TASK BRIEF: For each line in the records that contains "against", make a copy.
········
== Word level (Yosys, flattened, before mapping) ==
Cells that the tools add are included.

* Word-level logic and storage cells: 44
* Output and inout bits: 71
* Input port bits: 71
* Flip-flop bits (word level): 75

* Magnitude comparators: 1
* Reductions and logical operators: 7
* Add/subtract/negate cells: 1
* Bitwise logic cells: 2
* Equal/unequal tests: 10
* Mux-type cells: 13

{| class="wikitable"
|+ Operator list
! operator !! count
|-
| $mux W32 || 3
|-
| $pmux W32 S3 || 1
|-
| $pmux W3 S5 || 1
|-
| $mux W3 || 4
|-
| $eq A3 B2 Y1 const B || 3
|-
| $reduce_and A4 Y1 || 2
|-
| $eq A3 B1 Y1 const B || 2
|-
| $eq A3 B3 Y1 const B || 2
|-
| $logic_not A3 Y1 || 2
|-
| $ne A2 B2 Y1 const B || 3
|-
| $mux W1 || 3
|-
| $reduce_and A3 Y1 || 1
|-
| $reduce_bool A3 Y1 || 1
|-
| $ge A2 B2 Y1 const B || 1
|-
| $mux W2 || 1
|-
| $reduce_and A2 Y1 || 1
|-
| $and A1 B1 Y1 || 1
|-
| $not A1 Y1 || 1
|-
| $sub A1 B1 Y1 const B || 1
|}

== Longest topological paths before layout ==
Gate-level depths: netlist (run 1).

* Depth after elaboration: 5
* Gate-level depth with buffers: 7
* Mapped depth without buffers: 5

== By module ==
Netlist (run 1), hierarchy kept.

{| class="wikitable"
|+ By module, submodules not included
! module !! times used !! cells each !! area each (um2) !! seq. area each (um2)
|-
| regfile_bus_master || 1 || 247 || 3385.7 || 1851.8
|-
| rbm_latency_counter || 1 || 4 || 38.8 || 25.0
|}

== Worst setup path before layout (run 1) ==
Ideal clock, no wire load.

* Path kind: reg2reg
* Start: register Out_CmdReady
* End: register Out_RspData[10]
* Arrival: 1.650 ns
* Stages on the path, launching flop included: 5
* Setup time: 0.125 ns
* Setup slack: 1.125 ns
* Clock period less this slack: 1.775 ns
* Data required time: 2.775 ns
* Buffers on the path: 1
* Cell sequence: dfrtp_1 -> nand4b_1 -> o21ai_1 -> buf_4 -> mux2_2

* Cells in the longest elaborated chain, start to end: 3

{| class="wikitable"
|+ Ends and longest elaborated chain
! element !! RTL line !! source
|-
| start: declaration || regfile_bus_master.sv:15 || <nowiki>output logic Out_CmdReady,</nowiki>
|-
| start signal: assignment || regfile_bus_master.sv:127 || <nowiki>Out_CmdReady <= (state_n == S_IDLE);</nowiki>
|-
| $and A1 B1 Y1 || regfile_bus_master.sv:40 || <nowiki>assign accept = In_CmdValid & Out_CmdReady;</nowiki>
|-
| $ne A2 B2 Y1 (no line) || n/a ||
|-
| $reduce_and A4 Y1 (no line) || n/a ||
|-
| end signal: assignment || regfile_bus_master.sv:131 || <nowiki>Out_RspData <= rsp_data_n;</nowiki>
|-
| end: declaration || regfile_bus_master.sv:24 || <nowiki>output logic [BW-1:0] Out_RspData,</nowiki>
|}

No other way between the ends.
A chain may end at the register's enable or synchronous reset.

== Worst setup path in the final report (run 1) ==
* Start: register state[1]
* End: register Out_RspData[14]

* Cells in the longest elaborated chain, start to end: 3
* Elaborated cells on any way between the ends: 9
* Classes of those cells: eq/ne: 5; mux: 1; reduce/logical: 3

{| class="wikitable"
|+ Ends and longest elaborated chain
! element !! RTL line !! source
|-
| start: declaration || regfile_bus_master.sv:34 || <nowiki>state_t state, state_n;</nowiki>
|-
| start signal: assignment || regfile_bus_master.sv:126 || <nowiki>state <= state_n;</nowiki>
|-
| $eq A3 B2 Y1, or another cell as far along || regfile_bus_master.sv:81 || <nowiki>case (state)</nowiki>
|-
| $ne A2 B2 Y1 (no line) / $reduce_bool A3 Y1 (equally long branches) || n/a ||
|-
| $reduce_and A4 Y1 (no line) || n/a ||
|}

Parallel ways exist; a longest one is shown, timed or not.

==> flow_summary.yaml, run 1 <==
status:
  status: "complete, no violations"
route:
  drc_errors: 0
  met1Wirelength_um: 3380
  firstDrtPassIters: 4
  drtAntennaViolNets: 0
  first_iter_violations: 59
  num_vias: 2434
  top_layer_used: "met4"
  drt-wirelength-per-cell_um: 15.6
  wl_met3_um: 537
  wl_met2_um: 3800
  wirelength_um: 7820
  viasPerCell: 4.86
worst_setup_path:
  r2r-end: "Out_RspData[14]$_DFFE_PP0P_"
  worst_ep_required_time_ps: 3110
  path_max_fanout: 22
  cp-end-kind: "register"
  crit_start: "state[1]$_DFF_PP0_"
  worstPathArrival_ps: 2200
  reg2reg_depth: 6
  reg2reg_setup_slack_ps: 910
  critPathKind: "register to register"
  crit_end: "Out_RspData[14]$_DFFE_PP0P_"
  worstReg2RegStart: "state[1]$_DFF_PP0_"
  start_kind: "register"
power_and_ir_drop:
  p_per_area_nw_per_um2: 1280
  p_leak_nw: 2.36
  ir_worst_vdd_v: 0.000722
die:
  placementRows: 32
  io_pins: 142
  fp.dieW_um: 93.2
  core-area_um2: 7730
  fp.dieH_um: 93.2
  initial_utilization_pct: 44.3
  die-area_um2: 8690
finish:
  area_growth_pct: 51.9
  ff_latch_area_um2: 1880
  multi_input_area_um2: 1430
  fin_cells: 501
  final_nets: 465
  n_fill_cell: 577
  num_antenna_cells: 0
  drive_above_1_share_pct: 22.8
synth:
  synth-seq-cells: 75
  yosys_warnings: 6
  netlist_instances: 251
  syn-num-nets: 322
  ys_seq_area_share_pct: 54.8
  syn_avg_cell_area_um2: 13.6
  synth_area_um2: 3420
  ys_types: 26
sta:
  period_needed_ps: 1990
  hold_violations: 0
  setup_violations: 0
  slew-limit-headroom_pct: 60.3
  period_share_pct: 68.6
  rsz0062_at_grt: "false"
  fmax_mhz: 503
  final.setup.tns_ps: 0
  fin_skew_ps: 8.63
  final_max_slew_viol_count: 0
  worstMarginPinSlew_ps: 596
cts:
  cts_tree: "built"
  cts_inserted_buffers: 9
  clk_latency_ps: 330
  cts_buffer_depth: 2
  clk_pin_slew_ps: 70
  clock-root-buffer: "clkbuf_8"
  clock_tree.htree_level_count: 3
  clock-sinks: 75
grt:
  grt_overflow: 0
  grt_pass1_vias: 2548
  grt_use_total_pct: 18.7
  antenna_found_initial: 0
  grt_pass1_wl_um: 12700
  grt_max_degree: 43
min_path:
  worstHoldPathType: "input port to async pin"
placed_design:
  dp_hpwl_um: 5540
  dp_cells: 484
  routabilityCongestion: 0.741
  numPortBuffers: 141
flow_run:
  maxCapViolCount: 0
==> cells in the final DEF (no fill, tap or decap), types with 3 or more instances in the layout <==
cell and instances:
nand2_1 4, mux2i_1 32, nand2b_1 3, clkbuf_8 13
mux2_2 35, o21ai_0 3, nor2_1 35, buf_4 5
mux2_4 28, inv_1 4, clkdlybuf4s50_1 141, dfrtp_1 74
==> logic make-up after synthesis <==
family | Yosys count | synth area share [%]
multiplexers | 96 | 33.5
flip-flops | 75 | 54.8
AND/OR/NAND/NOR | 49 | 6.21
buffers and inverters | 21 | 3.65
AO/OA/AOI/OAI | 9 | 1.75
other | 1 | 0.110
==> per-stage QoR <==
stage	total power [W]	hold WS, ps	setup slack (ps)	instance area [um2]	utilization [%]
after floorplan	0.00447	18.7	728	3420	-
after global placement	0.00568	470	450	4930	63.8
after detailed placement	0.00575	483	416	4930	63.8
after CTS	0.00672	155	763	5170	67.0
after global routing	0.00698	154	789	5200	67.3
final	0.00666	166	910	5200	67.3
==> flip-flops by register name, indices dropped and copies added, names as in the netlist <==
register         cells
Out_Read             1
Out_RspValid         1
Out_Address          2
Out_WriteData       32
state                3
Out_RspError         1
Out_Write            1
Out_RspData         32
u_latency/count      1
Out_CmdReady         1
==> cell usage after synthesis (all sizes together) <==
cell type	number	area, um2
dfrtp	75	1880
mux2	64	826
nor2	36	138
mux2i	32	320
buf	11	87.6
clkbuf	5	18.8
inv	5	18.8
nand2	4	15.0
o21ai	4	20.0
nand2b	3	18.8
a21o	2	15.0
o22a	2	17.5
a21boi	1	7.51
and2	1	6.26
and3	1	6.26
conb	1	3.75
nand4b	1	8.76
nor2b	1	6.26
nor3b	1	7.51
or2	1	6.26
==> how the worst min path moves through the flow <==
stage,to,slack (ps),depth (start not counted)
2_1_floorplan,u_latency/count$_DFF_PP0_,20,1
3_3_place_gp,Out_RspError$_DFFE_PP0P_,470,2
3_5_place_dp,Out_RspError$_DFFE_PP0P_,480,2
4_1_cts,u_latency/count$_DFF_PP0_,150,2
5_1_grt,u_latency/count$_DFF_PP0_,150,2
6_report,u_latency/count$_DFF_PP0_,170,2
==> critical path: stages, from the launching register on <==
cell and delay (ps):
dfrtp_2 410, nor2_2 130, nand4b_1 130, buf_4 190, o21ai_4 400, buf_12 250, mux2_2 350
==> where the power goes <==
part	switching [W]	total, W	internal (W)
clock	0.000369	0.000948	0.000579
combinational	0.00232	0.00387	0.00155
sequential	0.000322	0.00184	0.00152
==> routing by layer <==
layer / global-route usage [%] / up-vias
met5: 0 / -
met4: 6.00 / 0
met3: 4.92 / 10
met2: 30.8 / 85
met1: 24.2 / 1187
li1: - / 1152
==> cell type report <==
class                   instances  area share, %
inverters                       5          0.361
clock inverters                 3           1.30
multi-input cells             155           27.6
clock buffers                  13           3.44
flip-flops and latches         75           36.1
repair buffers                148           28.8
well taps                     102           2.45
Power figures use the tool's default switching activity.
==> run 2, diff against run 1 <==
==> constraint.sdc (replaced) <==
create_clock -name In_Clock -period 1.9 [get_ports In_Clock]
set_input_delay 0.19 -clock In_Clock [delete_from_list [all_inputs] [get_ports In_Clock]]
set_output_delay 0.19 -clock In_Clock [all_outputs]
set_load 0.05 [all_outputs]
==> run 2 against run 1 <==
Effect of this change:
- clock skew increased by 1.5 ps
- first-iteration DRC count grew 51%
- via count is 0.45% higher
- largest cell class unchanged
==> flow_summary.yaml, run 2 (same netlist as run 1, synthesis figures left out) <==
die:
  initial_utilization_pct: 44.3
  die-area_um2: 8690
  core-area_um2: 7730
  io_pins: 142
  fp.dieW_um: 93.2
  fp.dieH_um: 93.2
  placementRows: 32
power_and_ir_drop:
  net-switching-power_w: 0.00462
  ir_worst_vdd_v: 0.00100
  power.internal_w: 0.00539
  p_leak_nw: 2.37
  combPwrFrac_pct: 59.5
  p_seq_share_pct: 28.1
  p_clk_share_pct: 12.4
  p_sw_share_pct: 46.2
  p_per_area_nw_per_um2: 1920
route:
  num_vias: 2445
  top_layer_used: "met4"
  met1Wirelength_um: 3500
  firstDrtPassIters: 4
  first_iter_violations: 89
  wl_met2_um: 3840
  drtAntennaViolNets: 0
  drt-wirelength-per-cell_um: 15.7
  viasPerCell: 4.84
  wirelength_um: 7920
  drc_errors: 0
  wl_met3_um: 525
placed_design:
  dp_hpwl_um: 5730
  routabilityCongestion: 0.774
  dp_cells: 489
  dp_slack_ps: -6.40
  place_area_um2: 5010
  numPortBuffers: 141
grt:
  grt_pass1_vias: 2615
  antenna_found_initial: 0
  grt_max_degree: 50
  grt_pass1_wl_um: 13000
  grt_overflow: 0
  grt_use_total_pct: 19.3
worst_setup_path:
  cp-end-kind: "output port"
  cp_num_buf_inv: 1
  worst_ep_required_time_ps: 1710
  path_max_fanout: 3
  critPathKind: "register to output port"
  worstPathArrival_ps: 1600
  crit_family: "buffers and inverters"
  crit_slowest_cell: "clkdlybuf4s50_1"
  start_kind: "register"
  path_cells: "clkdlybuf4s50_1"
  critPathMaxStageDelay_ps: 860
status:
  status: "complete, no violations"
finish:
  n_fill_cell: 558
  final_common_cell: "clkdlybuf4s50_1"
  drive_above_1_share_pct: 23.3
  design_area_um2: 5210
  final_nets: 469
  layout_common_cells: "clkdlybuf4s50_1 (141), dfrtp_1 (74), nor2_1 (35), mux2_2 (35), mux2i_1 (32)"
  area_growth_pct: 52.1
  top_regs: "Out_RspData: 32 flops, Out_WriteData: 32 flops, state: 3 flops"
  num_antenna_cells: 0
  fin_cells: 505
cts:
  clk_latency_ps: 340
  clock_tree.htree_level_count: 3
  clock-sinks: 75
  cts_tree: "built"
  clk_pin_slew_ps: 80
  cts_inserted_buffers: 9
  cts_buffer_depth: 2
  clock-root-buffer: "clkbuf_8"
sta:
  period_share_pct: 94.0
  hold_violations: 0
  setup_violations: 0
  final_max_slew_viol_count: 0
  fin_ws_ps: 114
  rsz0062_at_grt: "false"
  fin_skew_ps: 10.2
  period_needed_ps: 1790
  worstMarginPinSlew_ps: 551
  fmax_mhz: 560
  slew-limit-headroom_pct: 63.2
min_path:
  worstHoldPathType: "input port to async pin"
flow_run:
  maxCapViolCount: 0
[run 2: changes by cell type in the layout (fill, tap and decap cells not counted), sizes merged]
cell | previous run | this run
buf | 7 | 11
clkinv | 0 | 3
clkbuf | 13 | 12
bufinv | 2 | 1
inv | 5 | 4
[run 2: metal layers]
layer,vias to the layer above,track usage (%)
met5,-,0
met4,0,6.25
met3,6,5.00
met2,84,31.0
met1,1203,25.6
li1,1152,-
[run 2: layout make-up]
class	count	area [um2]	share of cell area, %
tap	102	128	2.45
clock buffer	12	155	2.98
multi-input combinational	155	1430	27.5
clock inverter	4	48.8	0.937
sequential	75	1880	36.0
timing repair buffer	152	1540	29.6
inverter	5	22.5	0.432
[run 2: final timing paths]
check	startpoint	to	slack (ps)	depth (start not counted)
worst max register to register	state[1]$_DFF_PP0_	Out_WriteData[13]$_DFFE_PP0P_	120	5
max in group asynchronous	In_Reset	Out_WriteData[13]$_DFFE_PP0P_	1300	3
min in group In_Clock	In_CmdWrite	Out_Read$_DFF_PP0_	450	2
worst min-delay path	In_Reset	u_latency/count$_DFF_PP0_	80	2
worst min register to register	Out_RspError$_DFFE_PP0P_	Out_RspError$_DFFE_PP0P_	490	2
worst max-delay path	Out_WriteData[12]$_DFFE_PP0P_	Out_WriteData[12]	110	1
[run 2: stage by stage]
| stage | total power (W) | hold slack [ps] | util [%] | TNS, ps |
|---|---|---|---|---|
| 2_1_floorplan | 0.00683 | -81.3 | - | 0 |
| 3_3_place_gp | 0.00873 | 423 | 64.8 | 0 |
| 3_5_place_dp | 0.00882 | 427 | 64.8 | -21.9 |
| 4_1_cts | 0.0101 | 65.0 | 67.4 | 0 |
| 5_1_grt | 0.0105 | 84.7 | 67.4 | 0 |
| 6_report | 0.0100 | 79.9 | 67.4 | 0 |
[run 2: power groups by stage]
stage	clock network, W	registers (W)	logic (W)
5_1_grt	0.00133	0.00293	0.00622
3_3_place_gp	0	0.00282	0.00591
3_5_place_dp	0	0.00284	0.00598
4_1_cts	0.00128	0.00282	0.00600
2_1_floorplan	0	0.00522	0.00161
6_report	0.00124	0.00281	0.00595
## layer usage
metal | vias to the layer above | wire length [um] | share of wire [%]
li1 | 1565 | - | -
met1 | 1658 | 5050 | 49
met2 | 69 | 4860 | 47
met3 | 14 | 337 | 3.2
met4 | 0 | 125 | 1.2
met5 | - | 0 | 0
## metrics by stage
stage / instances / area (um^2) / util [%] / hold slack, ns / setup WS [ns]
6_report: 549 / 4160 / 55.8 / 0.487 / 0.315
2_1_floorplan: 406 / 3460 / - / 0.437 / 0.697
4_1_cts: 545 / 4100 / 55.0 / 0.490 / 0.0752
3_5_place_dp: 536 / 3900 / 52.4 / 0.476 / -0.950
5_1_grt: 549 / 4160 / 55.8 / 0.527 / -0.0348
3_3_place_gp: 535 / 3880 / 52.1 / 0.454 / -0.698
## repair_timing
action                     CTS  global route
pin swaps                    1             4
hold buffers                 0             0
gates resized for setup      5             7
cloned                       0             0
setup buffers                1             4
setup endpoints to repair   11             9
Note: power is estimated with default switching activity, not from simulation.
[src/rtl/apb_intercon_rr.sv]
// apb_intercon_rr: round-robin multi-master APB interconnect with address decode, error completion and timeout
module apb_intercon_rr #(
  parameter int BUS_WIDTH    = 16,
  parameter int MASTER_PORTS = 2,
  parameter int SLAVE_PORTS  = 4,
  parameter logic [SLAVE_PORTS*BUS_WIDTH-1:0] SLAVE_BASE  = {16'hB0, 16'hA0, 16'h90, 16'h80},
  parameter logic [SLAVE_PORTS*BUS_WIDTH-1:0] SLAVE_LIMIT = {16'hB1, 16'hAF, 16'h9F, 16'h8F},
  parameter int TIMEOUT      = 64
) (
  input  logic                           clk,
  input  logic                           reset,
  input  logic [MASTER_PORTS*BUS_WIDTH-1:0] S_PADDR,
  input  logic [MASTER_PORTS-1:0]        S_PWRITE,
  input  logic [MASTER_PORTS-1:0]        S_PSELx,
  input  logic [MASTER_PORTS-1:0]        S_PENABLE,
  input  logic [MASTER_PORTS*BUS_WIDTH-1:0] S_PWDATA,
  output logic [MASTER_PORTS*BUS_WIDTH-1:0] S_PRDATA,
  output logic [MASTER_PORTS-1:0]        S_PREADY,
  output logic [MASTER_PORTS-1:0]        S_PSLVERR,
  output logic [BUS_WIDTH-1:0]           M_PADDR,
  output logic                           M_PWRITE,
  output logic [SLAVE_PORTS-1:0]         M_PSELx,
  output logic                           M_PENABLE,
  output logic [BUS_WIDTH-1:0]           M_PWDATA,
  input  logic [BUS_WIDTH-1:0]           M_PRDATA,
  input  logic                           M_PREADY,
  input  logic                           M_PSLVERR
);
  localparam int GW = MASTER_PORTS > 1 ? $clog2(MASTER_PORTS) : 1;
  localparam int CW = TIMEOUT > 0 ? $clog2(TIMEOUT + 1) : 1;

  typedef enum logic [1:0] {IDLE, SETUP, ACCESS} state_t;

  state_t                 r_state, w_next;
  logic [GW-1:0]          r_gnt, r_rr, w_gnt;
  logic [CW-1:0]          r_cnt;
  logic                   r_unmapped;
  logic [BUS_WIDTH-1:0]   w_addr;
  logic [SLAVE_PORTS-1:0] w_sel;
  logic                   w_tmo, w_ok, w_done;
  logic                   w_unused;

  assign w_unused = ^S_PENABLE;

  // Walk downward so the last hit is the first requester at or above the pointer.
  always_comb begin
    logic [GW-1:0] idx;
    idx   = r_rr;
    w_gnt = r_rr;
    for (int i = MASTER_PORTS - 1; i >= 0; i--) begin
      idx = GW'((int'(r_rr) + i) % MASTER_PORTS);
      if (S_PSELx[idx]) w_gnt = idx;
    end
  end

  assign w_addr = S_PADDR[w_gnt*BUS_WIDTH +: BUS_WIDTH];

  always_comb begin
    w_sel = '0;
    for (int i = SLAVE_PORTS - 1; i >= 0; i--)
      if (w_addr >= SLAVE_BASE[i*BUS_WIDTH +: BUS_WIDTH] && w_addr <= SLAVE_LIMIT[i*BUS_WIDTH +: BUS_WIDTH])
        w_sel = SLAVE_PORTS'(1) << i;
  end

  assign w_tmo  = TIMEOUT > 0 && r_cnt == CW'(TIMEOUT - 1);
  assign w_ok   = M_PREADY && !r_unmapped;
  assign w_done = r_state == ACCESS && (M_PREADY || r_unmapped || w_tmo);

  always_ff @(posedge clk or negedge reset) begin
    if (!reset) r_state <= IDLE;
    else r_state <= w_next;
  end

  always_comb begin
    w_next = r_state;
    case (r_state)
      IDLE:    w_next = |S_PSELx ? SETUP : IDLE;
      SETUP:   w_next = ACCESS;
      ACCESS:  w_next = w_done ? IDLE : ACCESS;
      default: w_next = IDLE;
    endcase
  end

  always_ff @(posedge clk or negedge reset) begin
    if (!reset) begin
      r_rr       <= '0;
      r_gnt      <= '0;
      r_cnt      <= '0;
      r_unmapped <= 1'b0;
      M_PADDR    <= '0;
      M_PWRITE   <= 1'b0;
      M_PWDATA   <= '0;
      M_PSELx    <= '0;
      M_PENABLE  <= 1'b0;
    end else if (r_state == IDLE && |S_PSELx) begin
      r_gnt      <= w_gnt;
      r_rr       <= w_gnt == GW'(MASTER_PORTS - 1) ? '0 : w_gnt + 1'b1;
      M_PADDR    <= w_addr;
      M_PWRITE   <= S_PWRITE[w_gnt];
      M_PWDATA   <= S_PWDATA[w_gnt*BUS_WIDTH +: BUS_WIDTH];
      M_PSELx    <= w_sel;
      r_unmapped <= ~|w_sel;
    end else if (r_state == SETUP) begin
      M_PENABLE  <= 1'b1;
    end else if (w_done) begin
      M_PSELx    <= '0;
      M_PENABLE  <= 1'b0;
      r_cnt      <= '0;
    end else if (r_state == ACCESS && !M_PREADY) begin
      r_cnt      <= r_cnt + 1'b1;
    end
  end

  // Unmapped and timed-out transfers return zero data with an error.
  always_comb begin
    S_PREADY  = '0;
    S_PSLVERR = '0;
    S_PRDATA  = '0;
    if (w_done) begin
      S_PREADY[r_gnt]                         = 1'b1;
      S_PSLVERR[r_gnt]                        = w_ok ? M_PSLVERR : 1'b1;
      S_PRDATA[r_gnt*BUS_WIDTH +: BUS_WIDTH]  = w_ok ? M_PRDATA : '0;
    end
  end
endmodule
### config.mk
export PLATFORM = sky130hd
export DESIGN_NAME = d_branch_seq
export DESIGN_NICKNAME = d
export VERILOG_FILES = /design/src/rtl/d_branch_seq.sv
export SDC_FILE = /design/constraint.sdc
export NUM_CORES = 1
export LEC_CHECK = 0
export ABC_AREA = 0
export CAP_MARGIN = 20
export CELL_PAD_IN_SITES_DETAIL_PLACEMENT = 0
export CELL_PAD_IN_SITES_GLOBAL_PLACEMENT = 2
export CORE_MARGIN = 3
export CORE_UTILIZATION = 12
export CTS_CLUSTER_DIAMETER = 80
export DETAILED_ROUTE_END_ITERATION = 7
export PLACE_DENSITY_LB_ADDON = 0.1
export SYNTH_ARGS = -nofsm -noshare
export SYNTH_HDL_FRONTEND = slang
export SYNTH_SLANG_ARGS = --single-unit
export TNS_END_PERCENT = 50
### constraint.sdc
create_clock -name clk -period 1.3 [get_ports clk]
set_clock_uncertainty 0.2 [all_clocks]
set_input_delay 0.26 -clock clk [delete_from_list [all_inputs] [get_ports clk]]
set_output_delay 0.26 -clock clk [all_outputs]
set_load 0.01 [all_outputs]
········
RESULT:
==> run 2, diff against run 1 <==
==> run 2 against run 1 <==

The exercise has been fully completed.